:: TASK BRIEF ::
Set out exactly every line of the entries below, starting at the line that holds "die_x_um = 483.9" and stopping after the line that holds "re-timing with driven".

Segment Open

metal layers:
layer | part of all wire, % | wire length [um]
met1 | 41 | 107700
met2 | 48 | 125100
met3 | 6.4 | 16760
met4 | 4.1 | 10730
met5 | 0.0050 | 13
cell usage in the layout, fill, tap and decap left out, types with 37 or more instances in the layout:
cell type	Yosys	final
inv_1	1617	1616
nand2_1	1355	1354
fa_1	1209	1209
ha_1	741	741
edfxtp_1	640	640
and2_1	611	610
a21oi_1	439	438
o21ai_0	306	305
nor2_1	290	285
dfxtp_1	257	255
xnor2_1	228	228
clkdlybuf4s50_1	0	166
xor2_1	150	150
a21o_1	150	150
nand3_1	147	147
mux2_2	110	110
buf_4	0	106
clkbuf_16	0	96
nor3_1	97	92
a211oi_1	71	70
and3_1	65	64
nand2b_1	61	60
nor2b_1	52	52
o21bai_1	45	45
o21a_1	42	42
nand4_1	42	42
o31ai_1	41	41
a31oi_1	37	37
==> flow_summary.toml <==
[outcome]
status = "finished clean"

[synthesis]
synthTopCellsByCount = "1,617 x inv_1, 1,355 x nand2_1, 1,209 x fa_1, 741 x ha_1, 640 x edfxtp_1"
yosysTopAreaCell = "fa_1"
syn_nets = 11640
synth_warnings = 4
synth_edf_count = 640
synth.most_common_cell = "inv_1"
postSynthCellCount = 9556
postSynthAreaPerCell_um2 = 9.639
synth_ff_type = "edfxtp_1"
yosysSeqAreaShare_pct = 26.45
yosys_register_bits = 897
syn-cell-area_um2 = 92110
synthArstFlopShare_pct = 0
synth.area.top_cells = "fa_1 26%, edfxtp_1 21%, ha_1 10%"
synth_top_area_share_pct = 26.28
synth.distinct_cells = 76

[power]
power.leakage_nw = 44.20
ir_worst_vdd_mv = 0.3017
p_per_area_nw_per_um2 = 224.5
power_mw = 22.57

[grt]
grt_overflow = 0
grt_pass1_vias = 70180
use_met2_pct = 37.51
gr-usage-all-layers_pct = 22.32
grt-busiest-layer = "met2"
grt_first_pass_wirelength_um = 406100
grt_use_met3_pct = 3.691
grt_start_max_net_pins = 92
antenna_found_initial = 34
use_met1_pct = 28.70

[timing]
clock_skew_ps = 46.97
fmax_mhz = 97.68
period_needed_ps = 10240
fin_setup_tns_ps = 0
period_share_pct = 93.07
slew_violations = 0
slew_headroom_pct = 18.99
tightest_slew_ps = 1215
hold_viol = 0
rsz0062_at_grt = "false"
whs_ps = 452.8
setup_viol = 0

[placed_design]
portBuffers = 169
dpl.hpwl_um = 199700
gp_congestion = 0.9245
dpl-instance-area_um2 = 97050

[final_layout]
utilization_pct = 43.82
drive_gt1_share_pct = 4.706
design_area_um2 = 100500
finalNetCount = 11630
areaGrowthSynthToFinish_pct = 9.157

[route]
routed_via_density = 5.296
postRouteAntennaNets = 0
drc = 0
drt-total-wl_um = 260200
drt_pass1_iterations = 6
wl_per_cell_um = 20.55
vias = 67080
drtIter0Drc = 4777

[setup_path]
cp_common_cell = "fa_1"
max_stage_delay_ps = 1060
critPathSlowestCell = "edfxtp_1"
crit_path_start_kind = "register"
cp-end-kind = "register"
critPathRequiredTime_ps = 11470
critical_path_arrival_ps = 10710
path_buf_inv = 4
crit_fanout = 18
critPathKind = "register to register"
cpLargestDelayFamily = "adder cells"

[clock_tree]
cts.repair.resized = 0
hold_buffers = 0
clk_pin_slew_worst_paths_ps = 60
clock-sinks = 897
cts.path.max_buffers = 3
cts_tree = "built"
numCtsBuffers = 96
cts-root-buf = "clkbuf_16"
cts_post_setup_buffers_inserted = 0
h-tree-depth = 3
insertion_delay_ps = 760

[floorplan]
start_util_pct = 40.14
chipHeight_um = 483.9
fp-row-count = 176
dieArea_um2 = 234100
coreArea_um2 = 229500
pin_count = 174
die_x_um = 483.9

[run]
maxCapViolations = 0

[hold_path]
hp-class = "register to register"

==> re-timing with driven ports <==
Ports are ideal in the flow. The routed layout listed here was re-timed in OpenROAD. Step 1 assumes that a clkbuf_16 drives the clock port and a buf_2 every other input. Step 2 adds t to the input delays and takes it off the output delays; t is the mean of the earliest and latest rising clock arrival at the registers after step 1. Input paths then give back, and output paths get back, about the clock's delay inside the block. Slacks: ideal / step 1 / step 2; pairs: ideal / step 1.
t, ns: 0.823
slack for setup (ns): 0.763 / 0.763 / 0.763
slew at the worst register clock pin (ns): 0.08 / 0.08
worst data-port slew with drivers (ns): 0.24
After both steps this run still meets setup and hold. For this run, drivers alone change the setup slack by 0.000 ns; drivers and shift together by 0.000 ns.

Segment Closed

:: RESPONSE ::
die_x_um = 483.9

[run]
maxCapViolations = 0

[hold_path]
hp-class = "register to register"

==> re-timing with driven ports <==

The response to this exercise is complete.